Which lines of the data below include the string "layout"? Return each of them.

(Source records)

▼

### config.mk
export PLATFORM = sky130hd
export DESIGN_NAME = butterworth_iir
export DESIGN_NICKNAME = d
export VERILOG_FILES = /design/src/logic/iir_pkg.sv /design/src/logic/biquad_cascade.sv /design/src/logic/butterworth_iir.sv /design/src/logic/gain_scaler.sv /design/src/logic/iir_biquad.sv /design/src/logic/sample_conditioner.sv
export SDC_FILE = /design/constraint.sdc
export NUM_CORES = 1
export LEC_CHECK = 0
export BUFFER_PORTS_ARGS = -buffer_cell sky130_fd_sc_hd__buf_2
export CAP_MARGIN = 20
export CORE_ASPECT_RATIO = 0.9
export CORE_MARGIN = 2
export CORE_UTILIZATION = 55
export CTS_CLUSTER_DIAMETER = 200
export DETAILED_ROUTE_END_ITERATION = 10
export GPL_TIMING_DRIVEN = 0
export PLACE_DENSITY = 0.74
export SETUP_SLACK_MARGIN = 0.3
export SLEW_MARGIN = 20
export SYNTH_ARGS = -nofsm -noshare
export SYNTH_HDL_FRONTEND = slang
export SYNTH_HIERARCHICAL = 1
export SYNTH_SLANG_ARGS = --single-unit
### constraint.sdc
create_clock -name clk -period 7.7 [get_ports clk]
set_input_delay 1.54 -clock clk [delete_from_list [all_inputs] [get_ports clk]]
set_output_delay 1.54 -clock clk [all_outputs]
set_load 0.01 [all_outputs]
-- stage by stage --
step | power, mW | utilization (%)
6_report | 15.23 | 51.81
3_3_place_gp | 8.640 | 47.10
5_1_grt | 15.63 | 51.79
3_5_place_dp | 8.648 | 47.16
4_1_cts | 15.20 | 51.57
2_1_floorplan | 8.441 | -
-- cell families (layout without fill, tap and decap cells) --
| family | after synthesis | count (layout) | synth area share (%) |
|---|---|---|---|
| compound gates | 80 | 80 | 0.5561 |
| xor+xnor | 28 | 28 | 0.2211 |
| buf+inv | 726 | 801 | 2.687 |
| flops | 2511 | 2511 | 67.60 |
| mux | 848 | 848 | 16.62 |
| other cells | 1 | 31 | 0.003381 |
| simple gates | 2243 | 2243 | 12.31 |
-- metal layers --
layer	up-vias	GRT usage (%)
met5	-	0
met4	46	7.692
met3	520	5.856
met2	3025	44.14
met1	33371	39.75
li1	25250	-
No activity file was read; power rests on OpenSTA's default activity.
$ cat src/hw/spi_reg_macros.svh
// global constants of the spi register block, include before any module that sizes ports with them
`ifndef SPI_REG_MACROS_SVH
`define SPI_REG_MACROS_SVH

// number of banks, address bits 9:8 pick one
// power of two, 4 at most
`define NUM_BANKS 4

// command queue depth per bank
// also the starting credit count in the dispatcher
`define BANK_CREDITS 2

// command frame headers
`define CMD_WR_HDR 9'h180
`define CMD_RD_HDR 9'h181

// response frame headers
`define RSP_OK_HDR 9'h1A0
`define RSP_ERR_HDR 9'h1A1

// five 9 bit words per frame
`define FRAME_BITS 45

`endif
$ cat src/hw/spi_reg_pkg.sv
// shared command and response types for the spi register block, imported by every rtl module
package spi_reg_pkg;

	// ----------------------------------------------------------------------
	// error codes carried in the error view of a response
	// ----------------------------------------------------------------------
	typedef enum logic [7:0] {
		err_bad_page   = 8'h01,
		err_bad_header = 8'h02
	} err_code_e;

	// ----------------------------------------------------------------------
	// command from the spi side, one per command frame
	// ----------------------------------------------------------------------
	typedef struct packed {
		logic        wr;
		logic [15:0] addr;
		logic [15:0] data;
	} reg_cmd_t;

	// normal answer, address echo plus register value
	typedef struct packed {
		logic [15:0] addr;
		logic [15:0] value;
	} rsp_data_t;

	// error answer, offending address plus reason
	typedef struct packed {
		logic [15:0] bad_addr;
		err_code_e   code;
		logic [7:0]  rsvd;
	} rsp_error_t;

	// one 32 bit payload word, view picked by the err flag
	typedef union packed {
		rsp_data_t  data_v;
		rsp_error_t err_v;
	} rsp_payload_u;

	typedef struct packed {
		logic         err;
		rsp_payload_u payload;
	} reg_rsp_t;

endpackage

$ cat src/hw/cmd_dispatch.sv
// command router, sends each command to its bank under credit control and raises address errors
`timescale 1ns/1ps
`include "spi_reg_macros.svh"

module cmd_dispatch (
	input  logic                   clk,
	input  logic                   arst_n,
	input  spi_reg_pkg::reg_cmd_t  cmd,
	input  logic                   cmd_valid,
	input  logic                   hdr_err,
	output spi_reg_pkg::reg_cmd_t  bank_cmd [`NUM_BANKS],
	output logic [`NUM_BANKS-1:0]  bank_cmd_valid,
	input  logic [`NUM_BANKS-1:0]  credit_return,
	output spi_reg_pkg::reg_rsp_t  err_rsp,
	output logic                   err_rsp_valid,
	input  logic                   err_grant
);
	import spi_reg_pkg::*;

	localparam int CRD_W = $clog2(`BANK_CREDITS + 1);

	logic [CRD_W-1:0]      credit [`NUM_BANKS];
	reg_cmd_t              hold_cmd;
	logic                  hold_valid;
	reg_cmd_t              out_cmd;
	logic [1:0]            in_sel;
	logic [1:0]            hold_sel;
	logic                  in_bad;
	logic                  in_go;
	logic                  hold_go;
	logic [`NUM_BANKS-1:0] send;

	// bank select from address bits 9:8
	assign in_sel   = cmd.addr[9:8];
	assign hold_sel = hold_cmd.addr[9:8];
	// page bits set, or a bank that is not built
	assign in_bad   = (cmd.addr[15:10] != 6'd0) || (int'(in_sel) >= `NUM_BANKS);

	// held command has priority over a new one
	assign hold_go = hold_valid && (credit[hold_sel] != '0);
	assign in_go   = cmd_valid && !in_bad && !hold_valid && (credit[in_sel] != '0);

	always_comb
	begin
		send = '0;
		if (hold_go)
			send[hold_sel] = 1'b1;
		else if (in_go)
			send[in_sel] = 1'b1;
	end

	// ----------------------------------------------------------------------
	// credits and holding register
	// ----------------------------------------------------------------------
	always_ff @(posedge clk or negedge arst_n)
	begin
		if (!arst_n)
		begin
			for (int i = 0; i < `NUM_BANKS; i++)
				credit[i] <= CRD_W'(`BANK_CREDITS);
			hold_valid     <= 1'b0;
			bank_cmd_valid <= '0;
		end
		else
		begin
			for (int i = 0; i < `NUM_BANKS; i++)
				credit[i] <= credit[i] - CRD_W'(send[i]) + CRD_W'(credit_return[i]);
			bank_cmd_valid <= send;
			// no credit for the new command, park it
			if (cmd_valid && !in_bad && !in_go)
				hold_valid <= 1'b1;
			else if (hold_go)
				hold_valid <= 1'b0;
		end
	end

	always_ff @(posedge clk)
	begin
		if (cmd_valid && !in_bad && !in_go)
			hold_cmd <= cmd;
		if (hold_go)
			out_cmd <= hold_cmd;
		else if (in_go)
			out_cmd <= cmd;
	end

	// one data register fans out, valid picks the bank
	always_comb
	begin
		for (int i = 0; i < `NUM_BANKS; i++)
			bank_cmd[i] = out_cmd;
	end

	// ----------------------------------------------------------------------
	// error responses
	// ----------------------------------------------------------------------
	always_ff @(posedge clk or negedge arst_n)
	begin
		if (!arst_n)
			err_rsp_valid <= 1'b0;
		else if (hdr_err || (cmd_valid && in_bad))
			err_rsp_valid <= 1'b1;
		else if (err_grant)
			err_rsp_valid <= 1'b0;
	end

	always_ff @(posedge clk)
	begin
		if (hdr_err)
		begin
			err_rsp.err                  <= 1'b1;
			// no address in a bad frame
			err_rsp.payload.err_v.bad_addr <= 16'h0000;
			err_rsp.payload.err_v.code     <= err_bad_header;
			err_rsp.payload.err_v.rsvd     <= 8'h00;
		end
		else if (cmd_valid && in_bad)
		begin
			err_rsp.err                  <= 1'b1;
			err_rsp.payload.err_v.bad_addr <= cmd.addr;
			err_rsp.payload.err_v.code     <= err_bad_page;
			err_rsp.payload.err_v.rsvd     <= 8'h00;
		end
	end

endmodule

$ cat config.mk
export PLATFORM = sky130hd
export DESIGN_NAME = cmd_dispatch
export DESIGN_NICKNAME = d
export VERILOG_FILES = /design/src/hw/spi_reg_pkg.sv /design/src/hw/cmd_dispatch.sv
export VERILOG_INCLUDE_DIRS = /design/src /design/src/hw
export SDC_FILE = /design/constraint.sdc
export NUM_CORES = 1
export LEC_CHECK = 0
export ABC_AREA = 1
export BUFFER_PORTS_ARGS = -buffer_cell sky130_fd_sc_hd__buf_4
export CAP_MARGIN = 10
export CELL_PAD_IN_SITES_DETAIL_PLACEMENT = 1
export CELL_PAD_IN_SITES_GLOBAL_PLACEMENT = 2
export CORE_ASPECT_RATIO = 0.7
export CORE_MARGIN = 8
export CORE_UTILIZATION = 30
export DETAILED_ROUTE_END_ITERATION = 8
export PLACE_DENSITY = 0.94
export SYNTH_ARGS = -nofsm -noshare
export SYNTH_HDL_FRONTEND = slang
export SYNTH_SLANG_ARGS = --single-unit
$ cat constraint.sdc
create_clock -name clk -period 6.4 [get_ports clk]
set_clock_uncertainty 0.05 [all_clocks]
set_input_delay 0.32 -clock clk [delete_from_list [all_inputs] [get_ports clk]]
set_output_delay 0.32 -clock clk [all_outputs]
set_load 0.03 [all_outputs]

▲

ANSWER SECTION
-- cell families (layout without fill, tap and decap cells) --
| family | after synthesis | count (layout) | synth area share (%) |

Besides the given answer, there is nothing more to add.